+++ Information provided

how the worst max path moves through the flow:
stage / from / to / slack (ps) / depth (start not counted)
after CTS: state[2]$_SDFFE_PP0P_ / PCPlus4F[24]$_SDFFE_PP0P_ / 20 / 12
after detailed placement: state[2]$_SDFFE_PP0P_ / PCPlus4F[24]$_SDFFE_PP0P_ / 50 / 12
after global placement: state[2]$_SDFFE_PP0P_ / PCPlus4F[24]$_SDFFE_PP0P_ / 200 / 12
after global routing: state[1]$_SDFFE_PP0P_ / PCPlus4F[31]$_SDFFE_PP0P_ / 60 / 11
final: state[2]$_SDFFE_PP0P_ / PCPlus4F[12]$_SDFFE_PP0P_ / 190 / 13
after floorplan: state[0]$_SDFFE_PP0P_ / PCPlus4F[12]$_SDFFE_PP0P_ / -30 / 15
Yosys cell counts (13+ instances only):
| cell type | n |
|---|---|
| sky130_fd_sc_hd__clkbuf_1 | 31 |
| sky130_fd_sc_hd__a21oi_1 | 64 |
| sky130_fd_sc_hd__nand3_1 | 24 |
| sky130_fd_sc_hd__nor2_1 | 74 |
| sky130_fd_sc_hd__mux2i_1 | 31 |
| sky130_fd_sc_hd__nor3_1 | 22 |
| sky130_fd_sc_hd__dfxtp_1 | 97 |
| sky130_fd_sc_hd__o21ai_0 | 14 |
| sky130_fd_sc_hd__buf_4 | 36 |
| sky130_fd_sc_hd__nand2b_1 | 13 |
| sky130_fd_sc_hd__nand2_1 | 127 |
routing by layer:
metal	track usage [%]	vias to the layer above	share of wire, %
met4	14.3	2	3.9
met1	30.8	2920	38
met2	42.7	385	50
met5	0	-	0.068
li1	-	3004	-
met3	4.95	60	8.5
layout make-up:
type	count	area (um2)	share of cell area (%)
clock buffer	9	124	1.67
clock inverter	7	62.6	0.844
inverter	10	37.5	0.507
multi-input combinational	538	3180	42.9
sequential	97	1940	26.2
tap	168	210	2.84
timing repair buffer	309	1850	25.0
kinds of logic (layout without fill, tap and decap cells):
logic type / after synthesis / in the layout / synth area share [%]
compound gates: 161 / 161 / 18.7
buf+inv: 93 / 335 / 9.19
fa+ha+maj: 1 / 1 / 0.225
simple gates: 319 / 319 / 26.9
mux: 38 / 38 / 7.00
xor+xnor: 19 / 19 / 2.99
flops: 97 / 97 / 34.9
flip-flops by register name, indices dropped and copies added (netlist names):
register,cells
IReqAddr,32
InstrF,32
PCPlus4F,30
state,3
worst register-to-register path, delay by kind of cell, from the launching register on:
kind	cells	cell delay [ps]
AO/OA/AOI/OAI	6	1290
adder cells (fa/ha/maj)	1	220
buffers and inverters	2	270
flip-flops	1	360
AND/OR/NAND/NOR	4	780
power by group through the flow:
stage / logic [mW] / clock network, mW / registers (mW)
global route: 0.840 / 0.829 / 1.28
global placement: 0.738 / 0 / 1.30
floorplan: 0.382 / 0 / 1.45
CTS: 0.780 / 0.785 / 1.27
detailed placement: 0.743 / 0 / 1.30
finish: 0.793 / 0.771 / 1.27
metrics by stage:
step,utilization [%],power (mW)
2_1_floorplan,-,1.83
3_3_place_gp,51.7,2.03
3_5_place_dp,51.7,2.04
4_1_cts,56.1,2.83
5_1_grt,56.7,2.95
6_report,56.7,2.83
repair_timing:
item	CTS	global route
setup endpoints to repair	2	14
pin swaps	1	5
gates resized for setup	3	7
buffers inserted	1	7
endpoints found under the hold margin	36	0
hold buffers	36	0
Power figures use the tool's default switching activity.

++++++

Task goal ▸
Copy the entries word for word. Start at the first line and end with the line containing "sky130_fd_sc_hd__buf_4 | 36 |".

Answer space ▸
how the worst max path moves through the flow:
stage / from / to / slack (ps) / depth (start not counted)
after CTS: state[2]$_SDFFE_PP0P_ / PCPlus4F[24]$_SDFFE_PP0P_ / 20 / 12
after detailed placement: state[2]$_SDFFE_PP0P_ / PCPlus4F[24]$_SDFFE_PP0P_ / 50 / 12
after global placement: state[2]$_SDFFE_PP0P_ / PCPlus4F[24]$_SDFFE_PP0P_ / 200 / 12
after global routing: state[1]$_SDFFE_PP0P_ / PCPlus4F[31]$_SDFFE_PP0P_ / 60 / 11
final: state[2]$_SDFFE_PP0P_ / PCPlus4F[12]$_SDFFE_PP0P_ / 190 / 13
after floorplan: state[0]$_SDFFE_PP0P_ / PCPlus4F[12]$_SDFFE_PP0P_ / -30 / 15
Yosys cell counts (13+ instances only):
| cell type | n |
|---|---|
| sky130_fd_sc_hd__clkbuf_1 | 31 |
| sky130_fd_sc_hd__a21oi_1 | 64 |
| sky130_fd_sc_hd__nand3_1 | 24 |
| sky130_fd_sc_hd__nor2_1 | 74 |
| sky130_fd_sc_hd__mux2i_1 | 31 |
| sky130_fd_sc_hd__nor3_1 | 22 |
| sky130_fd_sc_hd__dfxtp_1 | 97 |
| sky130_fd_sc_hd__o21ai_0 | 14 |
| sky130_fd_sc_hd__buf_4 | 36 |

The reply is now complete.